GP7 locomotives were built at GMD's London Ontario plant for domestic Canadian railway purchasers, and for some US railroads like the C&O and Wabash who owned and operated over trackage in Canada (specifically the southern Ontario area).

| Owner | Quantity | Numbers | Notes |
|---|---|---|---|
| Algoma Central and Hudson Bay | 21 | 150–170 |  |
| Canadian National Railways | 25 | 4824, 7555–7578 | 4824 rebuilt October 1958 with parts from wrecked F3A. 7555-7578 renumbered to 4800-4823 mid-1957. Long-hood-forward |
| Canadian Pacific Railway | 17 | 8409–8425 | 8410-8411 originally built with steam generators |
| Chesapeake and Ohio Railway | 19 | 5720–5738 | C&O 5720-5729 resold to NYC as 5818-5827 for their Canadian operations |
| Quebec North Shore and Labrador Railway | 22 | 100–101, 104–123 |  |
| Toronto, Hamilton and Buffalo Railway | 7 | 71–77 | To CP (minus wrecked 71), all rebuilt as CP 1682-1687 |
| Wabash Railroad | 1 | 453 | Later to N&W 3453 |
| Total | 112 |  |  |

==Rebuilds, modifications and conversions==

There are five GP7s on A J Kristopan's EMD Serial number page that reused previous serial numbers: B&O 6405 (preserved), CRI&P 1308 (2nd), L&N 501 (2nd) and 502 (2nd), and SLSF 615 (2nd). These rebuilt units were rebuilt as new on new frames. Another rebuild by GMD is that CN 4824 was rebuilt as a GP7 with parts from an F3A in October 1958.

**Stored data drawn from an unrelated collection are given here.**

==> flow/design.v (excerpt) <==
module System(
	clk,
	rst,
	mbed,
	select,
	GreenBlueServoOut,
	RedServoOut,
	BinRecycleServoOut,
	RedBlueServoOut,
	GreenOtherServoOut,
	dispenseBlueLED,
	dispenseComplete,
	dispenseGreenLED,
	dispenseRedLED,
	mainState,
	mbedOutput,
	results,
	sortBlueLED,
	sortComplete,
	sortGreenLED,
	sortRedLED
);
input	clk;
input	rst;
input	[6:0] mbed;
input	[0:0] select;
output	GreenBlueServoOut;
output	RedServoOut;
output	BinRecycleServoOut;
output	RedBlueServoOut;
output	GreenOtherServoOut;
output	[0:0] dispenseBlueLED;
output	[0:0] dispenseComplete;
output	[0:0] dispenseGreenLED;
output	[0:0] dispenseRedLED;
output	[4:0] mainState;
output	[2:0] mbedOutput;
output	[2:0] results;
output	[0:0] sortBlueLED;
output	[0:0] sortComplete;
output	[0:0] sortGreenLED;
output	[0:0] sortRedLED;
wire	[1:0] conDispenseColour;
wire	[0:0] conDispenseStart;
wire	[2:0] conSortColour;
wire	[0:0] conSortStart;
wire	[2:0] controllerOutput;
wire	[0:0] dispenseComplete_ALTERA_SYNTHESIZED;
wire	[9:0] mainBinRecycle;
wire	[1:0] mainDispenseColour;
wire	[0:0] maindispenseStart;
wire	[9:0] mainGreenBlue;
wire	[9:0] mainGreenOther;
wire	[9:0] mainRed;
wire	[9:0] mainRedBlue;
wire	[2:0] mainSortColour;
wire	[0:0] mainSortStart;
wire	[2:0] maintenanceOutput;
wire	[9:0] normalBinRecycle;
wire	[9:0] normalGreenBlue;
wire	[9:0] normalGreenOther;
wire	[9:0] normalRed;
wire	[9:0] normalRedBlue;
wire	[0:0] selectBinRecycle;
wire	[0:0] selectGreenBlue;
wire	[0:0] selectGreenOther;
wire	[0:0] selectRed;
wire	[0:0] selectRedBlue;
wire	[0:0] sortComplete_ALTERA_SYNTHESIZED;
wire	[0:0] startSort;
wire	[9:0] SYNTHESIZED_WIRE_0;
wire	[9:0] SYNTHESIZED_WIRE_1;
wire	[9:0] SYNTHESIZED_WIRE_2;
wire	[2:0] SYNTHESIZED_WIRE_3;
wire	[6:0] SYNTHESIZED_WIRE_4;
wire	[6:0] SYNTHESIZED_WIRE_5;
wire	[0:0] SYNTHESIZED_WIRE_6;
wire	[1:0] SYNTHESIZED_WIRE_7;
wire	[9:0] SYNTHESIZED_WIRE_8;
wire	[9:0] SYNTHESIZED_WIRE_9;
RCServo	b2v_BinRecycleServo(.clk(clk),.rst(rst),
.RxD_data(SYNTHESIZED_WIRE_0),.RCServo_pulse(BinRecycleServoOut));
defparam	b2v_BinRecycleServo.ClkDiv = 4;
multiplexerServo	b2v_BinRecycleServoMux(.normalSort(normalBinRecycle),
.select(selectBinRecycle),.servoTest(mainBinRecycle),.muxOut(SYNTHESIZED_WIRE_0));
defparam	b2v_BinRecycleServoMux.normal = 'b0;
defparam	b2v_BinRecycleServoMux.test = 'b1;
  ...
Size: ~2,000 cells after synthesis, roughly 34 I/O pins, ~18,000 um2 of cells after synthesis.
clock: 3.16 ns
lec_check: 0
cap_margin: 20
core_margin: 2
core_utilization: 72
cts_cluster_diameter: 26
cts_cluster_size: 10
place_density_lb_addon: 0.19
setup_slack_margin: 0.93
slew_margin: 40
run.sh (not shown) runs the stock make flow with config.mk's settings and CLKGATE_MAP_FILE=.
Edit:
--- a/flow/config.mk
+++ b/flow/config.mk
@@ -9,7 +9,6 @@
 export CORE_MARGIN = 2
 export CORE_UTILIZATION = 72
-export CTS_CLUSTER_DIAMETER = 26
 export CTS_CLUSTER_SIZE = 10
 export PLACE_DENSITY_LB_ADDON = 0.19
 export SETUP_SLACK_MARGIN = 0.93
-export SLEW_MARGIN = 40
+export SLEW_MARGIN = 20
Fmax increases by roughly a tenth; combinational power falls by roughly a tenth; count of clock-buffer cells in the layout came out lower by 52; register-to-register slack is better by 0.26 ns; die area is unchanged; hold slack improves by 0.031 ns; power came out lower by a quarter to a third; design area drops by a little under a tenth.
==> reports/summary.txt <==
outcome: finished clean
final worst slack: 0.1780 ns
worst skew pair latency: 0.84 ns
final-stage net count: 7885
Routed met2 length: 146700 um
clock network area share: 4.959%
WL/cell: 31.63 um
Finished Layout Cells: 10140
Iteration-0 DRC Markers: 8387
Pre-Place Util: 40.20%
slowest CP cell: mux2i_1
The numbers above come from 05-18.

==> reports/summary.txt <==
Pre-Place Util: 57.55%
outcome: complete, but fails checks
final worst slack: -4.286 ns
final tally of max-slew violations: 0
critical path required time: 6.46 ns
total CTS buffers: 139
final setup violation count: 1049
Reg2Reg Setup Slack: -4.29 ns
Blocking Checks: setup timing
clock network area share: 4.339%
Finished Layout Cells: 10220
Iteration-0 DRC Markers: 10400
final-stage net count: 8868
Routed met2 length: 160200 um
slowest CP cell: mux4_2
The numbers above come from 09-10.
## Full_DCT
module Full_DCT(input clk,wr_1,wr_2,reset,
           input [11:0]a0,a1,a2,a3,a4,a5,a6,a7,
           output signed[11:0]b0,b1,b2,b3,b4,b5,b6,b7);
  wire [11:0] r0,r1,r2,r3,r4,r5,r6,r7;
  DCT uut(clk,a0,a1,a2,a3,a4,a5,a6,a7,r0,r1,r2,r3,r4,r5,r6,r7);
  reg [11:0] R0,R1,R2,R3,R4,R5,R6,R7;
  wire [11:0] m10,m11,m12,m13,m14,m15,m16,m17;
  wire [11:0] m20,m21,m22,m23,m24,m25,m26,m27;
  reg dwr_1,dwr_2;
  always @(posedge clk)begin
    dwr_1 <= wr_1;
  end
  block_mem M1(clk,reset,dwr_1,
               r0,r1,r2,r3,r4,r5,r6,r7,
		       m10,m11,m12,m13,m14,m15,m16,m17
		      );
  always @(*) begin
    case(dwr_1)
      1'b0 : begin
            R0 = m10;
            R1 = m11;
            R2 = m12;
            R3 = m13;
            R4 = m14;
            R5 = m15;
            R6 = m16;
            R7 = m17;
      end
      default :begin
            R0 = 0;
            R1 = 0;
            R2 = 0;
            R3 = 0;
            R4 = 0;
            R5 = 0;
            R6 = 0;
            R7 = 0;
      end
      endcase
  end
  DCT uut1(clk,R0,R1,R2,R3,R4,R5,R6,R7,b0,b1,b2,b3,b4,b5,b6,b7);
endmodule
Size in the first run: about 15000 cells after synthesis, about 1100 flip-flops, roughly 200 I/O pins, about 160000 um2 of cells after synthesis.
Settings: LEC_CHECK=0, CAP_MARGIN=20, CORE_ASPECT_RATIO=0.53, CORE_MARGIN=2, CORE_UTILIZATION=70, CTS_CLUSTER_SIZE=37, PLACE_DENSITY_LB_ADDON=0.18, SETUP_SLACK_MARGIN=2.23, SLEW_MARGIN=20; clock period 12.3 ns.
run.sh (not shown) runs the stock make flow with config.mk's settings and CLKGATE_MAP_FILE=.
The first run ran to the end with violations: setup timing.
run 1:
==> flow/design.v <==
`timescale 1ns / 1ps
module scrambler
 #(parameter WIDTH = 32,
   parameter SEED = 7'b1111111)
  (input aclk,
   input aresetn,
   input [WIDTH-1:0] s_axis_tdata,
   input [3:0] s_axis_tuser,
   input s_axis_tvalid,
   output s_axis_tready,
   input s_axis_tlast,
   output reg [WIDTH-1:0] m_axis_tdata,
   output reg [3:0] m_axis_tuser,
   output reg m_axis_tvalid,
   input m_axis_tready,
   output reg m_axis_tlast);
  localparam TAIL_MASK = {{7{1'b0}}, {(WIDTH-7){1'b1}}};
  wire axis_tready_int = m_axis_tready;
  assign s_axis_tready = axis_tready_int;
  wire m_handshake = m_axis_tvalid && axis_tready_int;
  wire s_handshake = s_axis_tvalid && axis_tready_int;
  reg [6:0] lfsr;
  wire [WIDTH-1:0] fb;
  genvar i;
  generate
    for (i = 0; i < WIDTH; i = i + 1) begin : gen_feedback
      if (i < 4)
        assign fb[i] = lfsr[i+3] ^ lfsr[i];
      else if (i < 7)
        assign fb[i] = lfsr[i] ^ fb[i-4];
      else
        assign fb[i] = fb[i-7] ^ fb[i-4];
    end
  endgenerate
  always @(posedge aclk)
    if (~aresetn) begin
      m_axis_tdata <= {WIDTH{1'b0}};
      m_axis_tuser <= 4'h0;
      m_axis_tlast <= 1'b0;
      m_axis_tvalid <= 1'b0;
    end
    else if (s_handshake) begin
      if (s_axis_tlast)
        m_axis_tdata <= (s_axis_tdata ^ fb) & TAIL_MASK;
      else
        m_axis_tdata <= s_axis_tdata ^ fb;
      m_axis_tuser <= s_axis_tuser;
      m_axis_tlast <= s_axis_tlast;
      m_axis_tvalid <= 1'b1;
    end
    else if (m_handshake)
      m_axis_tvalid <= 1'b0;
  always @(posedge aclk)
    if (~aresetn)
      lfsr <= SEED;
    else if (s_handshake)
      lfsr <= fb[WIDTH-1:WIDTH-7];
endmodule
`timescale 1ns / 1ps
module encoder
 #(parameter WIDTH = 24)
  (input aclk,
   input aresetn,
   input [WIDTH-1:0] s_axis_tdata,
   input [3:0] s_axis_tuser,
   input s_axis_tvalid,
   output s_axis_tready,
   input s_axis_tlast,
   output reg [2*WIDTH-1:0] m_axis_tdata,
   output reg [3:0] m_axis_tuser,
   output reg m_axis_tvalid,
   input m_axis_tready,
   output reg m_axis_tlast);
  localparam HISTSIZE = 6;
  wire axis_tready_int = m_axis_tready;
  assign s_axis_tready = axis_tready_int;
  wire m_handshake = m_axis_tvalid && axis_tready_int;
  wire s_handshake = s_axis_tvalid && axis_tready_int;
  reg [2*WIDTH-1:0] m_axis_tdata_int;
  wire [WIDTH-1:0] g0;
  wire [WIDTH-1:0] g1;
  wire [2*WIDTH-1:0] hr;
  wire [2*WIDTH-1:0] tfr;
  wire [2*WIDTH-1:0] ttr;
  reg [HISTSIZE-1:0] history;
  wire [WIDTH+HISTSIZE-1:0] operand = {s_axis_tdata, history};
  genvar i;
  generate
    for (i = 0; i < WIDTH; i = i + 1) begin : gen_poly
      assign g0[i] = operand[i+6] ^ operand[i+4] ^ operand[i+3] ^ operand[i+1] ^ operand[i];
      assign g1[i] = g0[i] ^ operand[i+5] ^ operand[i+1];
    end
    for (i = 0; i < 2*WIDTH-1; i = i + 2) begin : gen_half_rate
      assign hr[i]   = g0[i/2];
      assign hr[i+1] = g1[i/2];
    end
    for (i = 0; i < 3*WIDTH/2-2; i = i + 3) begin : gen_two_thirds
      assign ttr[i]   = g0[2*(i/3)];
      assign ttr[i+1] = g1[2*(i/3)];
      assign ttr[i+2] = g0[2*(i/3)+1];
    end
    for (i = 0; i < 4*WIDTH/3-3; i = i + 4) begin : gen_three_fourths
      assign tfr[i]   = g0[i-i/4];
      assign tfr[i+1] = g1[i-i/4];
      assign tfr[i+2] = g0[i-i/4+1];
      assign tfr[i+3] = g1[i-i/4+2];
    end
  endgenerate
  assign ttr[2*WIDTH-1:3*WIDTH/2] = 0;
  assign tfr[2*WIDTH-1:4*WIDTH/3] = 0;
  always @*
    case (s_axis_tuser)
      4'b1111, 4'b0111, 4'b1011, 4'b0011:
        m_axis_tdata_int = tfr;
      4'b0001:
        m_axis_tdata_int = ttr;
      default:
        m_axis_tdata_int = hr;
    endcase
  always @(posedge aclk)
    if (~aresetn) begin
      m_axis_tdata <= {2*WIDTH{1'b0}};
      m_axis_tuser <= 4'h0;
      m_axis_tlast <= 1'b0;
      m_axis_tvalid <= 1'b0;
    end
    else if (s_handshake) begin
      m_axis_tdata <= m_axis_tdata_int;
      m_axis_tuser <= s_axis_tuser;
      m_axis_tlast <= s_axis_tlast;
      m_axis_tvalid <= 1'b1;
    end
    else if (m_handshake)
      m_axis_tvalid <= 1'b0;
  always @(posedge aclk)
    if (~aresetn)
      history <= {HISTSIZE{1'b0}};
    else if (s_handshake)
      history <= s_axis_tdata[WIDTH-1:WIDTH-HISTSIZE];
endmodule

Over 100 GP7s and four of the GP7Bs were built with 567BC or 567C engines starting in March 1953 through May 1954. These are noted on the roster above.

Many railroads rebuilt their GP7s with low short hoods; some railroads went further in their rebuilding than others. Missouri Pacific Railroad upgraded their GP7s with 567BC engines (a B-block upgraded to C-block specs) and replaced the standard EMD 2-stack exhaust with a 4-stack "liberated" exhaust, raising their power output to 1600 hp.

Illinois Central Railroad rebuilt most of its GP7s with 567BC engines, 4-stack exhausts, paper air-intake filters, 26-L brakes (their original 6-BL brakes made them operationally incompatible with locomotives fitted with 24-RL brakes). All but the first locomotive rebuilt had their front (short) hood reduced in height for improved crew visibility. The IC designated these rebuilt locomotives GP8. The IC acquired many second-hand units through Precision National Corporation (PNC), and then started offering their GP8/GP10 rebuilding services to other railroads through their Paducah Shops (note, a rebuilt "Paducah Geep" was designated a GP8 or GP10 depending on the power output of the rebuilt engine, not necessarily what it was rebuilt from).

In 1960 the Alaska Railroad purchased a dozen GP7Ls from the US Army and rebuilt eleven of them in 1965 with low short hoods for better visual clearance. One of the ten remaining Alaska GP7s was rebuilt by Morrison-Knudsen in 1976. The other nine units were rebuilt at Paducah Shops in 1976-1977.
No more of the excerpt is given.